BOSTON (CBS) – A much anticipated report on whether Senator Stanley Rosenberg violated any Senate ethics rules has been released by a joint Senate Ethics Committee. It already has Governor Charlie Baker calling for Rosenberg’s immediate resignation.
“The Senate’s ethics report reveals a deeply disturbing pattern of behavior, making it clear that Senator Rosenberg has compromised the business of the Chamber and trust of his constituents,” Gov. Baker said. “For the good of the institution and those who elected him to serve, I believe the Senator needs to resign immediately. My thoughts remain with the victims and I commend them for their bravery.”
The committee concluded the Senator did not violate any specific rules, but showed a lack of judgement. The report says his promise of a firewall between his estranged husband Bryon Hefner and Senate business was “ineffective”.
This comes as four men with state house connections say Hefner sexually harassed and assaulted them while boasting of his influence over Senate matters. Hefner has already pleaded not guilty to ten felony charges.
The committee says Rosenberg gave Hefner “unfettered access” by sharing his confidential computer password and access to his Senate email account. “That failure undermined the integrity of the Senate and had destructive consequences for the Senate and the people with business before it. Essentially, Senator Rosenberg failed to protect the Senate from his husband, whom he knew was disruptive, volatile and abusive,” the committee wrote in their report.

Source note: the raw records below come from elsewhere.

### config.mk
export PLATFORM = sky130hd
export DESIGN_NAME = if_id_queue
export DESIGN_NICKNAME = d
export VERILOG_FILES = /design/src/rtl/if_id_queue_pkg.sv /design/src/rtl/if_id_queue.sv
export SDC_FILE = /design/constraint.sdc
export NUM_CORES = 1
export LEC_CHECK = 0
export BUFFER_PORTS_ARGS = -buffer_cell sky130_fd_sc_hd__buf_4
export CORE_AREA = 2 2 137 139
export DETAILED_ROUTE_END_ITERATION = 10
export DIE_AREA = 0 0 139 141
export PLACE_DENSITY_LB_ADDON = 0.12
export SETUP_SLACK_MARGIN = 0.15
export SLEW_MARGIN = 30
export SYNTH_ARGS = -nofsm -noshare
export SYNTH_HDL_FRONTEND = slang
export SYNTH_SLANG_ARGS = --single-unit
### constraint.sdc
create_clock -name clk -period 9.45 [get_ports clk]
set_clock_uncertainty 0.15 [all_clocks]
set_input_delay 1.89 -clock clk [delete_from_list [all_inputs] [get_ports clk]]
set_output_delay 1.89 -clock clk [all_outputs]
set_load 0.01 [all_outputs]
### src/rtl/if_id_queue_pkg.sv
// Shared widths and the entry layout for the IF->ID instruction queue.
// The package stands in for the global instruction and queue-depth constants.
package if_id_queue_pkg;

   localparam int INST_W      = 32;
   localparam int INST_ADDR_W = 32;
   localparam int QUEUE_DEPTH = 4;

   typedef struct packed {
      logic [INST_W-1:0]      inst;
      logic [INST_ADDR_W-1:0] pc_plus4;
   } entry_t;

   localparam entry_t NOP_ENTRY = '0;

endpackage

### src/rtl/if_id_queue.sv
// Circular-buffer queue decoupling instruction fetch from decode.
// Head outputs come only from registered state; a full queue holds IF.
module if_id_queue
   import if_id_queue_pkg::*;
#(
   parameter int DEPTH = QUEUE_DEPTH
) (
   input  logic                   clk,
   input  logic                   rst,
   input  logic                   in_valid,
   input  logic [INST_W-1:0]      in_inst,
   input  logic [INST_ADDR_W-1:0] in_pc_plus4,
   input  logic                   flush,
   input  logic                   id_ready,
   output logic                   if_hold,
   output logic                   out_valid,
   output logic [INST_W-1:0]      out_inst,
   output logic [INST_ADDR_W-1:0] out_pc_plus4
);

   localparam int PTR_W = (DEPTH > 1) ? $clog2(DEPTH) : 1;
   localparam int CNT_W = PTR_W + 1;

   localparam logic [CNT_W-1:0] FULL_CNT = CNT_W'(DEPTH);
   localparam logic [CNT_W-1:0] CNT_ONE  = CNT_W'(1);
   localparam logic [PTR_W-1:0] PTR_ONE  = PTR_W'(1);

   entry_t            mem [DEPTH];
   logic [PTR_W-1:0]  wr_ptr;
   logic [PTR_W-1:0]  rd_ptr;
   logic [CNT_W-1:0]  count;
   logic              full;
   logic              empty;
   logic              push;
   logic              pop;
   entry_t            head;

   assign full  = (count == FULL_CNT);
   assign empty = (count == '0);

   // A full queue refuses the word even when a pop frees a slot; IF re-presents it.
   assign push = in_valid & ~full & ~flush;
   assign pop  = ~empty & id_ready & ~flush;

   always_ff @(posedge clk) begin
      if (rst || flush) begin
         wr_ptr <= '0;
         rd_ptr <= '0;
         count  <= '0;
      end else begin
         if (push) wr_ptr <= wr_ptr + PTR_ONE;
         if (pop)  rd_ptr <= rd_ptr + PTR_ONE;
         unique case ({push, pop})
            2'b10:   count <= count + CNT_ONE;
            2'b01:   count <= count - CNT_ONE;
            default: count <= count;
         endcase
      end
   end

   // Storage is never cleared; an empty count masks stale entries.
   always_ff @(posedge clk) begin
      if (push && !rst) begin
         mem[wr_ptr] <= '{inst: in_inst, pc_plus4: in_pc_plus4};
      end
   end

   always_comb begin
      head = NOP_ENTRY;
      if (!empty) head = mem[rd_ptr];
   end

   assign if_hold      = full;
   assign out_valid    = ~empty;
   assign out_inst     = head.inst;
   assign out_pc_plus4 = head.pc_plus4;

endmodule

==> results summary <==
The run finished with clean final reports. The most numerous cell type found on the critical path is sky130_fd_sc_hd__buf_4. The initial antenna violation count is 0. The net switching power figure is 446.6 µW. Once the clock tree was built, the setup fixing pass inserted 0 buffers. For this run, the share of the core covered by cells in the final layout is approximately 67%.

The part of the Yosys area used for sequential elements is 76.93%. The power share of the combinational group is under 10%. The cell area after synthesis is 0.01023 mm². The number of standard cells in the layout, taps in and fillers out is 864.

The switching share of power is a little under a fifth. Leaving out fill and tap cells, the most frequent cells in the layout are 256 x sky130_fd_sc_hd__edfxtp_1, 144 x sky130_fd_sc_hd__buf_4, 64 x sky130_fd_sc_hd__and2_1. In the global route stage, overall resource usage came out at 18.60%. The routed wirelength normalized by instance count is 21.04 µm. The worst register-to-register path has a setup slack of between 6 and 7 ns. Along the worst path, the maximum fanout reaches 41. The half-perimeter wire length of the detailed placement result is 10.43 mm. The most common cell after layout, fill and taps aside is sky130_fd_sc_hd__edfxtp_1.

The total die area came out at slightly below 0.02 mm². The required time at the endpoint of the critical path came out at around 7.4 ns. Synthesis inferred 265 register bits.

The cell leakage power is 4.187 nW. The ratio of routed vias to standard cells came out at approximately 5.6. The total wire length is 18.18 mm. The first-pass GRT wire length is 28.15 mm. The delay contributed by the slowest stage of the critical path is a little under 0.8 ns. The clock slew seen by the registers of the worst setup and hold paths is 0.06 ns. Before antenna repair, the detailed router went through 4 iterations. The number of buffers inserted by port buffering is 134.

The tree built by TritonCTS fans out to about 270 sinks. The hold buffer count at CTS is 0. Setup violations remaining at the end of the flow were counted as 0. The worst path uses 52.41% of the clock period. Measured against its own limit, the worst slew margin works out to around 44%. The smallest hold slack came out at 0.3756 ns. The final global-route overflow total came out at 0.

The worst hold path belongs to the class reg -> reg. The clock passes through at most 3 buffers. The clock reaches the later pin of the worst-skew pair after 0.51 ns. For the pin with the worst max-slew slack, the measured transition is 0.8378 ns.

The fraction of layout instances using a drive strength above 1 came out at 39.52%. The core region is roughly 0.018 mm². The floorplan step set the die height to around 140 µm. The final-report hold violation count is 0. The number of instances in the synthesized netlist came out at 460. The power density relative to cell area came out at 195.4 mW/mm².

Across the run, the number of max-cap violations was 0. The final total negative setup slack is 0 ns. The number of top-level pins came out at 135. The number of design-rule violations left by the first detailed-router iteration is 311. The multi-input gate area in the final layout came out at 0.002167 mm². The number of warning messages in the yosys log is 0. The floorplan die width is 139 µm.

The final critical-path required period is 4.952 ns. The worst setup path is of the reg -> out kind. Data on the critical path arrives at its endpoint at 2.91 ns. Of the total power, the clock network draws 42.2%. The number of gates resized after CTS is 0. STA classifies the critical path startpoint as a flop. The count of antenna-violating nets left after detailed routing came out at 0.

For this design, the slowest cell found on the critical path is sky130_fd_sc_hd__buf_4. The net count after synthesis is around 540. The effective utilization at floorplan is between 50% and 60%. The internal power of the cells totals 1.959 mW.

The final RePlAce weighted congestion is 0.6939. The clock tree from TritonCTS is yes. Setup repair after global routing left no endpoint under its margin. The total inserted antenna cells is 0.

The number of placed cells counting well taps came out at between 800 and 900. The mean cell area of the mapped netlist is 22.23 µm². Walking the worst path, the cells encountered are buf_4, mux4_1, and2_1, buf_4.

The CTS buffer count came out at 26. Entering global routing, the biggest net connects 66 pins. The sequential cell area came out at 0.007875 mm². The post-synthesis cell type count is 26. The number of inserted filler cells in the final layout is 1,235.

Static timing analysis puts the maximum clock frequency at 0.2019 GHz. The worst vdd rail ir drop is about 160 µV. The layout overhead on the synthesized area came out at 20.39%.

The number of vias after detailed routing is slightly below 5,000. The endpoint class of the critical path is an output port. The depth of the CTS H-tree is 1. The number of rows in the core area is 50.

The via count of the first global-routing pass is approximately 5,300. The total design power is 2.406 mW. For this run, design rule violations remaining after detail routing come to 0. The final max-slew violation count is 0. The net count reported at finish came out at approximately 700. The CTS root buffer is sky130_fd_sc_hd__clkbuf_16. Sequential cells burn 54.1% of the power.
==> sequential cells by signal (all words and copies together), names as in the netlist, named ones only <==
signal,cells
count,3
rd_ptr,2
mem,256
wr_ptr,2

The investigation included an 11 hour interview with Rosenberg and his counsel, as well as 45 witness interviews of Senate personnel and others with business before the Senate. Tens of thousands of pages of emails, text and other materials were also reviewed.

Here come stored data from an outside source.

$ cat config.mk
export PLATFORM = sky130hd
export DESIGN_NAME = fifo_frame_rx
export DESIGN_NICKNAME = d
export VERILOG_FILES = /design/src/rtl/fifo_frame_pkg.sv /design/src/rtl/fifo_frame_rx.sv
export SDC_FILE = /design/constraint.sdc
export NUM_CORES = 1
export LEC_CHECK = 0
export CORE_MARGIN = 1.5
export CORE_UTILIZATION = 53
export DETAILED_ROUTE_END_ITERATION = 8
export PLACE_DENSITY_LB_ADDON = 0.12
export SYNTH_ARGS = -nofsm -noshare
export SYNTH_HDL_FRONTEND = slang
export SYNTH_SLANG_ARGS = --single-unit
$ cat constraint.sdc
create_clock -name clk_read -period 2.4 [get_ports clk_read]
set_input_delay 0.36 -clock clk_read [delete_from_list [all_inputs] [get_ports clk_read]]
set_output_delay 0.36 -clock clk_read [all_outputs]
set_load 0.05 [all_outputs]
$ cat src/rtl/fifo_frame_pkg.sv
// Shared definitions for the FIFO read-side frame parser.
// Holds the parser state encoding, the default frame delimiter and the
// positions of the fixed frame fields: SYNC, LEN, payload..., CHK.
package fifo_frame_pkg;

   typedef enum logic [1:0] {
      ST_HUNT    = 2'd0,
      ST_LEN     = 2'd1,
      ST_PAYLOAD = 2'd2,
      ST_CHK     = 2'd3
   } state_t;

   localparam logic [7:0] DEFAULT_SYNC_BYTE = 8'hA5;

   // Field order within a frame. The payload occupies LEN bytes starting at
   // FIELD_PAYLOAD. The checksum follows the last payload byte.
   localparam int FIELD_SYNC     = 0;
   localparam int FIELD_LEN      = 1;
   localparam int FIELD_PAYLOAD  = 2;
   localparam int FRAME_OVERHEAD = 3;   // sync + len + chk

endpackage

Anthony Fuller of Hogan Lovells, private counsel hired to help the committee in its investigation, said five people did come forward who experienced unwanted touching from Hefner, but won’t say if any of the alleged victims for which he’s been charged were among them.

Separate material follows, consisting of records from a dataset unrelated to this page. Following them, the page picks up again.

<file path="config.mk">
export PLATFORM = sky130hd
export DESIGN_NAME = sprite_compositor
export DESIGN_NICKNAME = d
export VERILOG_FILES = /design/src/rtl/sprite_pkg.sv /design/src/rtl/sprite_fetch.sv /design/src/rtl/sprite_compositor.sv
export SDC_FILE = /design/constraint.sdc
export NUM_CORES = 1
export LEC_CHECK = 0
export ABC_AREA = 1
export BUFFER_PORTS_ARGS = -buffer_cell sky130_fd_sc_hd__buf_4
export CAP_MARGIN = 20
export CORE_ASPECT_RATIO = 0.8
export CORE_MARGIN = 2
export CORE_UTILIZATION = 58
export CTS_BUF_LIST = sky130_fd_sc_hd__clkbuf_4 sky130_fd_sc_hd__clkbuf_8
export CTS_CLUSTER_DIAMETER = 150
export CTS_CLUSTER_SIZE = 25
export DETAILED_ROUTE_END_ITERATION = 16
export PLACE_DENSITY = 0.95
export SLEW_MARGIN = 20
export SYNTH_ARGS = -nofsm -noshare
export SYNTH_HDL_FRONTEND = slang
export SYNTH_HIERARCHICAL = 1
export SYNTH_SLANG_ARGS = --single-unit
</file>
<file path="constraint.sdc">
create_clock -name Clk -period 7.2 [get_ports Clk]
set_clock_uncertainty 0.2 [all_clocks]
set_input_delay 1.8 -clock Clk [delete_from_list [all_inputs] [get_ports Clk]]
set_output_delay 1.8 -clock Clk [all_outputs]
set_load 0.005 [all_outputs]
</file>
<file path="src/rtl/sprite_pkg.sv">
// -----------------------------------------------------------------------------
// sprite_pkg
// Shared types and constants for the sprite compositor.
//   rgb_t       24-bit packed colour {r, g, b}
//   SCREEN_W/H  active display size in pixels / lines
//   TRANSP_KEY  default colour key that marks a sprite texel as see-through
//   spr_aw()    sprite ROM address width = frame bits + log2(SPR_W*SPR_H)
// -----------------------------------------------------------------------------
package sprite_pkg;

  typedef struct packed {
    logic [7:0] r;
    logic [7:0] g;
    logic [7:0] b;
  } rgb_t;

  localparam int SCREEN_W = 640;
  localparam int SCREEN_H = 480;

  localparam logic [23:0] TRANSP_KEY = 24'hFF00FF;

  function automatic int spr_aw(input int frame_w, input int spr_w, input int spr_h);
    return frame_w + $clog2(spr_w * spr_h);
  endfunction

endpackage

</file>
<file path="src/rtl/sprite_fetch.sv">
// -----------------------------------------------------------------------------
// sprite_fetch
// First pipeline stage for one sprite layer: decides whether the current
// pixel falls inside the sprite box and builds the sprite ROM address
// {frame, row, col}. Both results are registered; they hold while
// i_pix_valid is low so the ROM keeps reading a stable address.
//
// Build option: SPRITE_MIRROR_EN - when defined, i_mirror flips the column
// (col = SPR_W-1-dx). When undefined, i_mirror is ignored and col = dx.
// Latency is the same either way.
//
// Ports
//   i_clk, i_srst        clock, synchronous active-high reset
//   i_pix_valid          current DrawX/DrawY is an active pixel
//   i_draw_x, i_draw_y   current pixel position
//   i_spr_x, i_spr_y     sprite top-left corner
//   i_en                 sprite enable
//   i_frame              animation frame select
//   i_mirror             horizontal mirror request
//   o_in_box             registered "pixel lies inside enabled sprite"
//   o_rom_addr           registered sprite ROM address
// -----------------------------------------------------------------------------
module sprite_fetch #(
  parameter int SPR_W   = 16,
  parameter int SPR_H   = 16,
  parameter int FRAME_W = 2,
  parameter int SPR_AW  = sprite_pkg::spr_aw(FRAME_W, SPR_W, SPR_H)
) (
  input  logic               i_clk,
  input  logic               i_srst,
  input  logic               i_pix_valid,
  input  logic [9:0]         i_draw_x,
  input  logic [9:0]         i_draw_y,
  input  logic [9:0]         i_spr_x,
  input  logic [9:0]         i_spr_y,
  input  logic               i_en,
  input  logic [FRAME_W-1:0] i_frame,
  input  logic               i_mirror,
  output logic               o_in_box,
  output logic [SPR_AW-1:0]  o_rom_addr
);
  import sprite_pkg::*;

  localparam int COL_W = $clog2(SPR_W);
  localparam int ROW_W = $clog2(SPR_H);

  localparam logic [9:0]       SPR_W_L = 10'(SPR_W);
  localparam logic [9:0]       SPR_H_L = 10'(SPR_H);
  localparam logic [COL_W-1:0] COL_MAX = COL_W'(SPR_W - 1);

  logic [10:0]       w_dx;
  logic [10:0]       w_dy;
  logic              w_in_box;
  logic [COL_W-1:0]  w_col;
  logic [SPR_AW-1:0] w_addr;

  logic              r_in_box;
  logic [SPR_AW-1:0] r_rom_addr;

  // 11-bit subtraction: bit 10 is the borrow, set whenever the pixel lies
  // left of / above the sprite origin. A sprite parked at e.g. x=1020 is
  // therefore never visible at small DrawX, instead of wrapping round.
  assign w_dx = {1'b0, i_draw_x} - {1'b0, i_spr_x};
  assign w_dy = {1'b0, i_draw_y} - {1'b0, i_spr_y};

  assign w_in_box = i_en && !w_dx[10] && !w_dy[10]
                    && (w_dx[9:0] < SPR_W_L) && (w_dy[9:0] < SPR_H_L);

`ifdef SPRITE_MIRROR_EN
  assign w_col = i_mirror ? (COL_MAX - w_dx[COL_W-1:0]) : w_dx[COL_W-1:0];
`else
  logic w_mirror_unused;
  assign w_mirror_unused = i_mirror;
  assign w_col = w_dx[COL_W-1:0];
`endif

  assign w_addr = {i_frame, w_dy[ROW_W-1:0], w_col};

  always_ff @(posedge i_clk) begin
    if (i_srst) begin
      r_in_box   <= 1'b0;
      r_rom_addr <= '0;
    end else if (i_pix_valid) begin
      r_in_box   <= w_in_box;
      r_rom_addr <= w_addr;
    end
  end

  assign o_in_box   = r_in_box;
  assign o_rom_addr = r_rom_addr;

endmodule

</file>
<file path="src/rtl/sprite_compositor.sv">
// -----------------------------------------------------------------------------
// sprite_compositor
// Composites N_SPR sprite layers over the maze background for every VGA
// pixel, with a fixed 3-edge latency:
//   edge 1  per-sprite box test + ROM addresses (sprite_fetch), maze address
//   edge 2  external synchronous ROMs present data; flags travel alongside
//   edge 3  colour-key test, priority mux (index 0 wins), RGB register,
//           collision flag update
// Sprite 0 is Pac-Man; a frame in which it overlaps sprite i with both
// texels opaque raises coll_flags[i] for the whole following frame.
//
// Build option: SPRITE_MIRROR_EN - enables horizontal mirroring through
// spr_mirror (handled in sprite_fetch). Undefined: spr_mirror is ignored.
//
// Ports
//   Clk, Reset           clock, synchronous active-high reset
//   frame_start          one-cycle pulse at start of each frame
//   pix_valid_in         DrawX/DrawY is an active pixel
//   DrawX, DrawY         pixel column / row
//   spr_x, spr_y         packed sprite top-left positions (10 bits each)
//   spr_en, spr_mirror   per-sprite enable / mirror request
//   spr_frame            packed per-sprite animation frame
//   spr_rom_addr         packed sprite ROM addresses
//   spr_rom_data         packed sprite ROM data (1-cycle read latency)
//   maze_rom_addr/data   background ROM address / data (1-cycle latency)
//   VGA_R/G/B            composited colour, 0 for inactive pixels
//   pix_valid_out        output pixel valid
//   coll_flags           collision snapshot of previous frame, bit 0 = 0
// -----------------------------------------------------------------------------
module sprite_compositor #(
  parameter int          N_SPR      = 4,
  parameter int          SPR_W      = 16,
  parameter int          SPR_H      = 16,
  parameter int          FRAME_W    = 2,
  parameter int          SCREEN_W   = sprite_pkg::SCREEN_W,
  parameter logic [23:0] TRANSP_KEY = sprite_pkg::TRANSP_KEY
) (
  input  logic                       Clk,
  input  logic                       Reset,
  input  logic                       frame_start,
  input  logic                       pix_valid_in,
  input  logic [9:0]                 DrawX,
  input  logic [9:0]                 DrawY,
  input  logic [N_SPR*10-1:0]        spr_x,
  input  logic [N_SPR*10-1:0]        spr_y,
  input  logic [N_SPR-1:0]           spr_en,
  input  logic [N_SPR*FRAME_W-1:0]   spr_frame,
  input  logic [N_SPR-1:0]           spr_mirror,
  output logic [N_SPR*sprite_pkg::spr_aw(FRAME_W, SPR_W, SPR_H)-1:0] spr_rom_addr,
  input  logic [N_SPR*24-1:0]        spr_rom_data,
  output logic [18:0]                maze_rom_addr,
  input  logic [23:0]                maze_rom_data,
  output logic [7:0]                 VGA_R,
  output logic [7:0]                 VGA_G,
  output logic [7:0]                 VGA_B,
  output logic                       pix_valid_out,
  output logic [N_SPR-1:0]           coll_flags
);
  import sprite_pkg::*;

  localparam int SPR_AW = spr_aw(FRAME_W, SPR_W, SPR_H);

  // ---------------------------------------------------------------- stage 1
  logic [N_SPR-1:0] w_in_box_s1;
  logic [18:0]      w_maze_addr;
  logic [18:0]      r_maze_addr;
  logic             r_valid_s1;

  genvar gi;
  generate
    for (gi = 0; gi < N_SPR; gi++) begin : g_fetch
      sprite_fetch #(
        .SPR_W   (SPR_W),
        .SPR_H   (SPR_H),
        .FRAME_W (FRAME_W),
        .SPR_AW  (SPR_AW)
      ) u_fetch (
        .i_clk       (Clk),
        .i_srst      (Reset),
        .i_pix_valid (pix_valid_in),
        .i_draw_x    (DrawX),
        .i_draw_y    (DrawY),
        .i_spr_x     (spr_x[10*gi +: 10]),
        .i_spr_y     (spr_y[10*gi +: 10]),
        .i_en        (spr_en[gi]),
        .i_frame     (spr_frame[FRAME_W*gi +: FRAME_W]),
        .i_mirror    (spr_mirror[gi]),
        .o_in_box    (w_in_box_s1[gi]),
        .o_rom_addr  (spr_rom_addr[SPR_AW*gi +: SPR_AW])
      );
    end
  endgenerate

  assign w_maze_addr = 19'(DrawX) + 19'(DrawY) * 19'(SCREEN_W);

  always_ff @(posedge Clk) begin
    if (Reset) begin
      r_valid_s1  <= 1'b0;
      r_maze_addr <= '0;
    end else begin
      r_valid_s1 <= pix_valid_in;
      // Hold the address on blank pixels so the ROM is not toggled needlessly.
      if (pix_valid_in) begin
        r_maze_addr <= w_maze_addr;
      end
    end
  end

  assign maze_rom_addr = r_maze_addr;

  // ---------------------------------------------------------------- stage 2
  // The external ROMs register their output on this edge, so the data needs
  // no local register; only the stage-1 flags are carried along with it.
  logic             r_valid_s2;
  logic [N_SPR-1:0] r_in_box_s2;

  always_ff @(posedge Clk) begin
    if (Reset) begin
      r_valid_s2  <= 1'b0;
      r_in_box_s2 <= '0;
    end else begin
      r_valid_s2  <= r_valid_s1;
      r_in_box_s2 <= w_in_box_s1;
    end
  end

  // ---------------------------------------------------------------- stage 3
  rgb_t             w_spr_rgb [N_SPR];
  logic [N_SPR-1:0] w_hit;
  logic [N_SPR-1:0] w_coll_new;
  rgb_t             w_pix;

  generate
    for (gi = 0; gi < N_SPR; gi++) begin : g_hit
      assign w_spr_rgb[gi] = rgb_t'(spr_rom_data[24*gi +: 24]);
      assign w_hit[gi]     = r_in_box_s2[gi] && (spr_rom_data[24*gi +: 24] != TRANSP_KEY);
    end
  endgenerate

  // Walk from lowest to highest priority so the lowest-index hit lands last.
  always_comb begin
    w_pix = rgb_t'(maze_rom_data);
    for (int i = N_SPR - 1; i >= 0; i--) begin
      if (w_hit[i]) begin
        w_pix = w_spr_rgb[i];
      end
    end
  end

  // Sprite 0 never collides with itself.
  assign w_coll_new[0] = 1'b0;
  generate
    for (gi = 1; gi < N_SPR; gi++) begin : g_coll
      assign w_coll_new[gi] = r_valid_s2 && w_hit[0] && w_hit[gi];
    end
  endgenerate

  rgb_t             r_rgb;
  logic             r_pix_valid;
  logic [N_SPR-1:0] r_coll_live;
  logic [N_SPR-1:0] r_coll_snap;

  always_ff @(posedge Clk) begin
    if (Reset) begin
      r_rgb       <= '0;
      r_pix_valid <= 1'b0;
    end else begin
      r_pix_valid <= r_valid_s2;
      r_rgb       <= r_valid_s2 ? w_pix : '0;
    end
  end

  // A hit seen on the same edge as frame_start belongs to the new frame:
  // it seeds the freshly cleared live set rather than the snapshot.
  always_ff @(posedge Clk) begin
    if (Reset) begin
      r_coll_live <= '0;
      r_coll_snap <= '0;
    end else if (frame_start) begin
      r_coll_snap <= r_coll_live;
      r_coll_live <= w_coll_new;
    end else begin
      r_coll_live <= r_coll_live | w_coll_new;
    end
  end

  assign VGA_R         = r_rgb.r;
  assign VGA_G         = r_rgb.g;
  assign VGA_B         = r_rgb.b;
  assign pix_valid_out = r_pix_valid;
  assign coll_flags    = r_coll_snap;

endmodule

</file>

Senate minority leader Bruce Tarr says the Senate has been harmed because “folks felt threatened by the Senate president’s husband, and felt concerned about the ability to effectively function in this building.”
The committee is recommending that Senator Rosenberg not serve as Senate President, as a member of Senate leadership or as chair of any committee for the remainder of this legislative session and the next. Rather than call for his resignation they say they’ll leave it up to his constituents at the ballot box.